No texto, além da descrição dos dois estados de alma e de sua explicação pela teoria psicanalítica – inclusive com o conceito de instância crítica, que aparece no artigo pela primeira vez e depois vai ser elaborado até a descrição do superego e da pulsão de morte –, Freud conduz o leitor a um autoconhecimento profundo.
Em determinada passagem, ao descrever como os melancólicos detestam a si próprios, chega a dizer que os homens talvez precisem adoecer para chegar a verdades inconvenientes como essa. Freud, como se percebe, não era lá muito otimista. “Dê a cada homem o que merece e quem escapará do açoite?”, questionava-se, citando o príncipe Hamlet.
Sem sentido
Quem se der ao trabalho e prazer de ler ou reler Freud vai ficar tentado em trazer Luto e melancolia para os nossos dias. Quem nunca ouviu um amigo se queixar da falta de sentido da vida? Ou escutou outros que preferiram trocar a análise pelo remédio em nome da rapidez e pretensa eficiência do “tratamento”? Ou ainda ouvir as pessoas insistirem na autopunição em razão daquilo que julgam fazer falta à felicidade, do corpo impossível à vontade de ser admirado pelo simples fato de ser admirado? Nosso tempo parece ter escolhido a melancolia como forma de expressão. E deu a ela o nome de depressão.

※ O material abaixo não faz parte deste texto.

### src/rtl/afe_scan_sequencer.sv
// Injection-scan controller: drives a programmable INJ_OUT pulse train and
// accumulates hit count and time-over-threshold statistics from a synchronized COMP.
module afe_scan_sequencer #(
    parameter int CNT_W  = 8,
    parameter int NINJ_W = 8
) (
    input  logic                    CLK,
    input  logic                    RST,
    input  logic                    START,
    input  logic [NINJ_W-1:0]       CFG_NINJ,
    input  logic [7:0]              CFG_HIGH,
    input  logic [7:0]              CFG_LOW,
    input  logic                    COMP,
    output logic                    INJ_OUT,
    output logic                    BUSY,
    output logic                    DONE,
    output logic [NINJ_W-1:0]       HIT_CNT,
    output logic [CNT_W+NINJ_W-1:0] TOT_SUM,
    output logic [CNT_W-1:0]        TOT_MAX,
    output logic                    OVF
);

    localparam int SUM_W = CNT_W + NINJ_W;

    typedef enum logic [1:0] {
        S_IDLE,
        S_HIGH,
        S_LOW
    } state_t;

    state_t              state_q, state_d;
    logic                comp_meta_q, comp_s_q;
    logic [NINJ_W-1:0]   ninj_q, ninj_d;
    logic [7:0]          high_last_q, high_last_d;
    logic [7:0]          low_last_q, low_last_d;
    logic [7:0]          phase_q, phase_d;
    logic [NINJ_W-1:0]   inj_q, inj_d;
    logic [CNT_W-1:0]    tot_q, tot_d;
    logic                hit_q, hit_d;
    logic                inj_out_q, inj_out_d;
    logic                done_q, done_d;
    logic [NINJ_W-1:0]   hit_cnt_q, hit_cnt_d;
    logic [SUM_W-1:0]    tot_sum_q, tot_sum_d;
    logic [CNT_W-1:0]    tot_max_q, tot_max_d;
    logic                ovf_q, ovf_d;

    logic                tot_full;
    logic [CNT_W-1:0]    tot_next;
    logic                hit_next;

    always_ff @(posedge CLK) begin
        if (RST) begin
            state_q     <= S_IDLE;
            comp_meta_q <= 1'b0;
            comp_s_q    <= 1'b0;
            ninj_q      <= '0;
            high_last_q <= '0;
            low_last_q  <= '0;
            phase_q     <= '0;
            inj_q       <= '0;
            tot_q       <= '0;
            hit_q       <= 1'b0;
            inj_out_q   <= 1'b0;
            done_q      <= 1'b0;
            hit_cnt_q   <= '0;
            tot_sum_q   <= '0;
            tot_max_q   <= '0;
            ovf_q       <= 1'b0;
        end else begin
            state_q     <= state_d;
            comp_meta_q <= COMP;
            comp_s_q    <= comp_meta_q;
            ninj_q      <= ninj_d;
            high_last_q <= high_last_d;
            low_last_q  <= low_last_d;
            phase_q     <= phase_d;
            inj_q       <= inj_d;
            tot_q       <= tot_d;
            hit_q       <= hit_d;
            inj_out_q   <= inj_out_d;
            done_q      <= done_d;
            hit_cnt_q   <= hit_cnt_d;
            tot_sum_q   <= tot_sum_d;
            tot_max_q   <= tot_max_d;
            ovf_q       <= ovf_d;
        end
    end

    always_comb begin
        state_d     = state_q;
        ninj_d      = ninj_q;
        high_last_d = high_last_q;
        low_last_d  = low_last_q;
        phase_d     = phase_q;
        inj_d       = inj_q;
        tot_d       = tot_q;
        hit_d       = hit_q;
        done_d      = 1'b0;
        hit_cnt_d   = hit_cnt_q;
        tot_sum_d   = tot_sum_q;
        tot_max_d   = tot_max_q;
        ovf_d       = ovf_q;

        tot_full = &tot_q;
        tot_next = tot_q + CNT_W'(comp_s_q & ~tot_full);
        hit_next = hit_q | comp_s_q;

        unique case (state_q)
            S_IDLE: begin
                if (START) begin
                    // Durations are stored as the last phase index, so 0 and 1 both mean one cycle.
                    ninj_d      = CFG_NINJ;
                    high_last_d = (CFG_HIGH == 8'd0) ? 8'd0 : CFG_HIGH - 8'd1;
                    low_last_d  = (CFG_LOW == 8'd0) ? 8'd0 : CFG_LOW - 8'd1;
                    hit_cnt_d   = '0;
                    tot_sum_d   = '0;
                    tot_max_d   = '0;
                    ovf_d       = 1'b0;
                    if (CFG_NINJ != '0) begin
                        phase_d = '0;
                        inj_d   = '0;
                        tot_d   = '0;
                        hit_d   = 1'b0;
                        state_d = S_HIGH;
                    end else begin
                        done_d = 1'b1;
                    end
                end
            end
            S_HIGH, S_LOW: begin
                tot_d = tot_next;
                hit_d = hit_next;
                if (comp_s_q && tot_full) begin
                    ovf_d = 1'b1;
                end
                if (state_q == S_HIGH) begin
                    if (phase_q == high_last_q) begin
                        phase_d = '0;
                        state_d = S_LOW;
                    end else begin
                        phase_d = phase_q + 8'd1;
                    end
                end else if (phase_q == low_last_q) begin
                    hit_cnt_d = hit_cnt_q + NINJ_W'(hit_next);
                    tot_sum_d = tot_sum_q + SUM_W'(tot_next);
                    tot_max_d = (tot_next > tot_max_q) ? tot_next : tot_max_q;
                    tot_d     = '0;
                    hit_d     = 1'b0;
                    phase_d   = '0;
                    inj_d     = inj_q + NINJ_W'(1);
                    if (inj_q == ninj_q - NINJ_W'(1)) begin
                        state_d = S_IDLE;
                        done_d  = 1'b1;
                    end else begin
                        state_d = S_HIGH;
                    end
                end else begin
                    phase_d = phase_q + 8'd1;
                end
            end
            default: state_d = S_IDLE;
        endcase

        inj_out_d = (state_d == S_HIGH);
    end

    assign INJ_OUT = inj_out_q;
    assign BUSY    = (state_q != S_IDLE);
    assign DONE    = done_q;
    assign HIT_CNT = hit_cnt_q;
    assign TOT_SUM = tot_sum_q;
    assign TOT_MAX = tot_max_q;
    assign OVF     = ovf_q;

endmodule
### config.mk
export PLATFORM = sky130hd
export DESIGN_NAME = writeback_queue
export DESIGN_NICKNAME = d
export VERILOG_FILES = /design/src/rtl/writeback_queue.sv
export SDC_FILE = /design/constraint.sdc
export NUM_CORES = 1
export LEC_CHECK = 0
export CAP_MARGIN = 10
export CORE_ASPECT_RATIO = 1.1
export CORE_MARGIN = 2
export CORE_UTILIZATION = 40
export CTS_CLUSTER_DIAMETER = 200
export CTS_CLUSTER_SIZE = 30
export DETAILED_ROUTE_END_ITERATION = 8
export DONT_BUFFER_PORTS = 1
export GPL_TIMING_DRIVEN = 0
export PLACE_DENSITY = 0.54
export SYNTH_ARGS = -nofsm -noshare
export SYNTH_HDL_FRONTEND = slang
export SYNTH_SLANG_ARGS = --single-unit
export TNS_END_PERCENT = 1
### constraint.sdc
create_clock -name clk -period 3.25 [get_ports clk]
set_input_delay 0.8125 -clock clk [delete_from_list [all_inputs] [get_ports clk]]
set_output_delay 0.8125 -clock clk [all_outputs]
set_load 0.005 [all_outputs]
### src/rtl/writeback_queue.sv
// writeback_queue: buffers register-file writes in a FIFO and drains one per cycle onto the write port.
module writeback_queue #(
  parameter int DEPTH = 4,
  parameter int DATA_W = 16,
  parameter int ADDR_W = 4
) (
  input  logic                       clk,
  input  logic                       rst,
  input  logic                       in_valid,
  output logic                       in_ready,
  input  logic [ADDR_W-1:0]          in_reg,
  input  logic [DATA_W-1:0]          in_data,
  input  logic                       hold,
  input  logic                       flush,
  output logic                       rf_write,
  output logic [ADDR_W-1:0]          rf_write_reg,
  output logic [DATA_W-1:0]          rf_write_data,
  input  logic [ADDR_W-1:0]          query_reg,
  output logic                       query_busy,
  output logic [2**ADDR_W-1:0]       pending_mask,
  output logic [$clog2(DEPTH):0]     count
);
  localparam int PW = $clog2(DEPTH);
  localparam int CW = PW + 1;
  logic [ADDR_W-1:0] mem_reg [DEPTH];
  logic [DATA_W-1:0] mem_data [DEPTH];
  logic [PW-1:0] rd_ptr, wr_ptr;
  logic push, pop;
  assign in_ready = count < CW'(DEPTH);
  assign push = in_valid & in_ready & ~flush;
  assign pop = ~hold & ~flush & (count != '0);
  assign query_busy = pending_mask[query_reg];
  // Walk only the occupied slots, starting at the head, so stale entries never mark a register busy.
  always_comb begin
    pending_mask = '0;
    for (int k = 0; k < DEPTH; k++)
      if (CW'(k) < count) pending_mask[mem_reg[rd_ptr + PW'(k)]] = 1'b1;
    if (rf_write) pending_mask[rf_write_reg] = 1'b1;
  end
  always_ff @(posedge clk)
    if (push && !rst) begin
      mem_reg[wr_ptr] <= in_reg;
      mem_data[wr_ptr] <= in_data;
    end
  always_ff @(posedge clk) begin
    if (rst) begin
      count <= '0;
      rd_ptr <= '0;
      wr_ptr <= '0;
      rf_write <= 1'b0;
      rf_write_reg <= '0;
      rf_write_data <= '0;
    end else if (flush) begin
      count <= '0;
      rd_ptr <= '0;
      wr_ptr <= '0;
      rf_write <= 1'b0;
    end else begin
      rf_write <= pop;
      if (push) wr_ptr <= wr_ptr + 1'b1;
      if (pop) begin
        rd_ptr <= rd_ptr + 1'b1;
        rf_write_reg <= mem_reg[rd_ptr];
        rf_write_data <= mem_data[rd_ptr];
      end
      count <= count + CW'(push) - CW'(pop);
    end
  end
endmodule
==> impl_metrics.tcl <==
set metrics [dict create \
    result_of_the_run "finished with violations" \
    violations "setup timing" \
    leakage_uw 0.00208 \
    slew-limit-headroom_pct 24.7 \
    drtAntennaViolNets 0 \
    boundaryPins 71 \
    setup_tns_ns -0.340 \
    finalWorstPathRequiredPeriod_ns 3.59 \
    fin_cells 659 \
    area.growth.synth_to_final_pct 18.3 \
    unrepaired_setup_endpoints_after_global_routing "yes" \
    setup.worst_path.class "register to output pin" \
    clkSinkCount 110 \
    timing_hold_violations_final 0 \
    wl_per_cell_um 20.9 \
    dp_cells 633 \
    initial_core_util_pct 41.3 \
    num-fill-cells 1188 \
    detail_route.first_pass.iterations 4 \
    setup_viol 1 \
    synth.cell_area_um2 5480 \
    synth_sequential_area_ratio_pct 54.8 \
    grt_use_total_pct 19.8 \
    grt_pass1_vias 3938 \
    cp_max_fo 6 \
    commonest_non_fill_non_tap_cells_in_the_layout "edfxtp_1 (80), nand2_1 (57), nor2_1 (28), dfxtp_1 (26), mux4_2 (24)" \
    fin_ws_ns -0.340 \
    async_s_r_ff_share_synth_pct 0 \
    worstSetupStartpointType "register" \
    num_antenna_cells 0 \
    cts_inserted_buffers 9 \
    post_synthesis_mean_instance_area_um2 12.2 \
    globalRouteOverflowTotal 0 \
    fmaxAchievable_ghz 0.279 \
    worst_clock_skew_ns 0.0124 \
    post-route-drc-count 0 \
    drt_initial_violations 183 \
    synthesis.nets 487 \
    grt_util_met3_pct 5.21 \
    layout_worst_path_cycle_share_pct 110 \
    antenna_found_initial 1 \
    synth_enable_flop_cells 80 \
    power_density_nw_per_um2 426 \
    route.vias.total 3809 \
    mostFrequentLayoutCell "edfxtp_1" \
    core_area_um2 13300 \
    yosys_most_used_dff "edfxtp_1" \
    clk_root_buffer_cell "clkbuf_16" \
    worst-endpoint-arrival_ns 2.78 \
    route.final.wire_length_mm 13.8 \
    largest_register_ffs 64 \
    cts.hold.buffers_added 0 \
    top_usage_layer "met2" \
    post_route_cells_drive_above_1_share_pct 26.7 \
    r2r_setup_slack_ns 0.34 \
    globalRouteMet2Util_pct 34.3 \
    placer_congestion 0.887 \
    die_area_um2 14700 \
    floorplan.die.height_um 127 \
    grt_start_max_net_pins 21 \
    fp-row-count 44 \
    hold_path.class "register to register" \
    tightest_slew_ns 1.13 \
    numPortBuffers 0 \
    ctsLongestPathBuffers 2 \
    flip_flop_and_latch_count_after_synthesis 110 \
    ys_types 60 \
    routed_via_density 5.78 \
    synthCells 449 \
    chipWidth_um 116 \
    grt_first_pass_wirelength_mm 21.8 \
    cts.reportedPaths.clkPinSlew_ns 0.07 \
    nets 508 \
    synth_warnings 0 \
    max_capacitance_violation_count 0 \
    vdd_ir_drop_max_v 0.000323 \
    kind_of_capture_point_of_the_worst_setup_path "output pin" \
    slew_viol_final 0 \
    dp_hpwl_mm 9.94 \
    crit_required_ns 2.44 \
    grt_util_met1_pct 23.2 \
    cts_tree "yes" \
    clk_latency_ns 0.35 \
    htreeDepth 3 \
]
[routing by layer]
metal  routed length (um)  vias up
met5                   11        -
met4                  455        2
met3                  865       35
met2                 7020      121
met1                 5400     1895
li1                     -     1756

Alguns autores têm procurado dar às ideias de Freud uma tradução social. A sociedade contemporânea parece ter mirado no que temos de mais frágil e apertado esse ponto para nos fazer sofrer ainda mais. É o caso do narcisismo, por exemplo. O melancólico, além de sofrer por suas infelicidades reais, precisa dar conta de projetos inviáveis em termos físicos, psíquicos e sociais. A mesma sociedade que infla nosso narcisismo ao extremo, no minuto seguinte, nos mostra que jamais chegaremos lá. A própria expressão “sonho de consumo” sintetiza essa contradição. Queremos exatamente o que não podemos ter.
Outra característica do nosso tempo que se afigura uma tortura para o desejo é o projeto de uma felicidade que se compra e se consome pronta. O homem e a mulher de hoje trocaram o trabalho da construção pelo gozo imediato do resultado. É a lógica do crack, uma droga rápida e barata, que promete cortar caminho até a felicidade. Nas mesmas proporções, é o que fazem jovens que trocam a política pela alienação orgulhosa, a construção do conhecimento pela escultura do corpo, a busca do salário no lugar da realização dos talentos. Ou, em outro registro, o cenário urbano fundado no medo do outro, que empareda casas, muda rotinas para pior e dissolve laços de pertencimento.
Somos feitos de falta e podemos aprender com o luto o difícil e necessário trabalho interno de recompor nossas parcas certezas. A perda ensina, educa e amadurece. Um tempo que não admite tristeza vai certamente se afundar em depressão. O desejo não perdoa.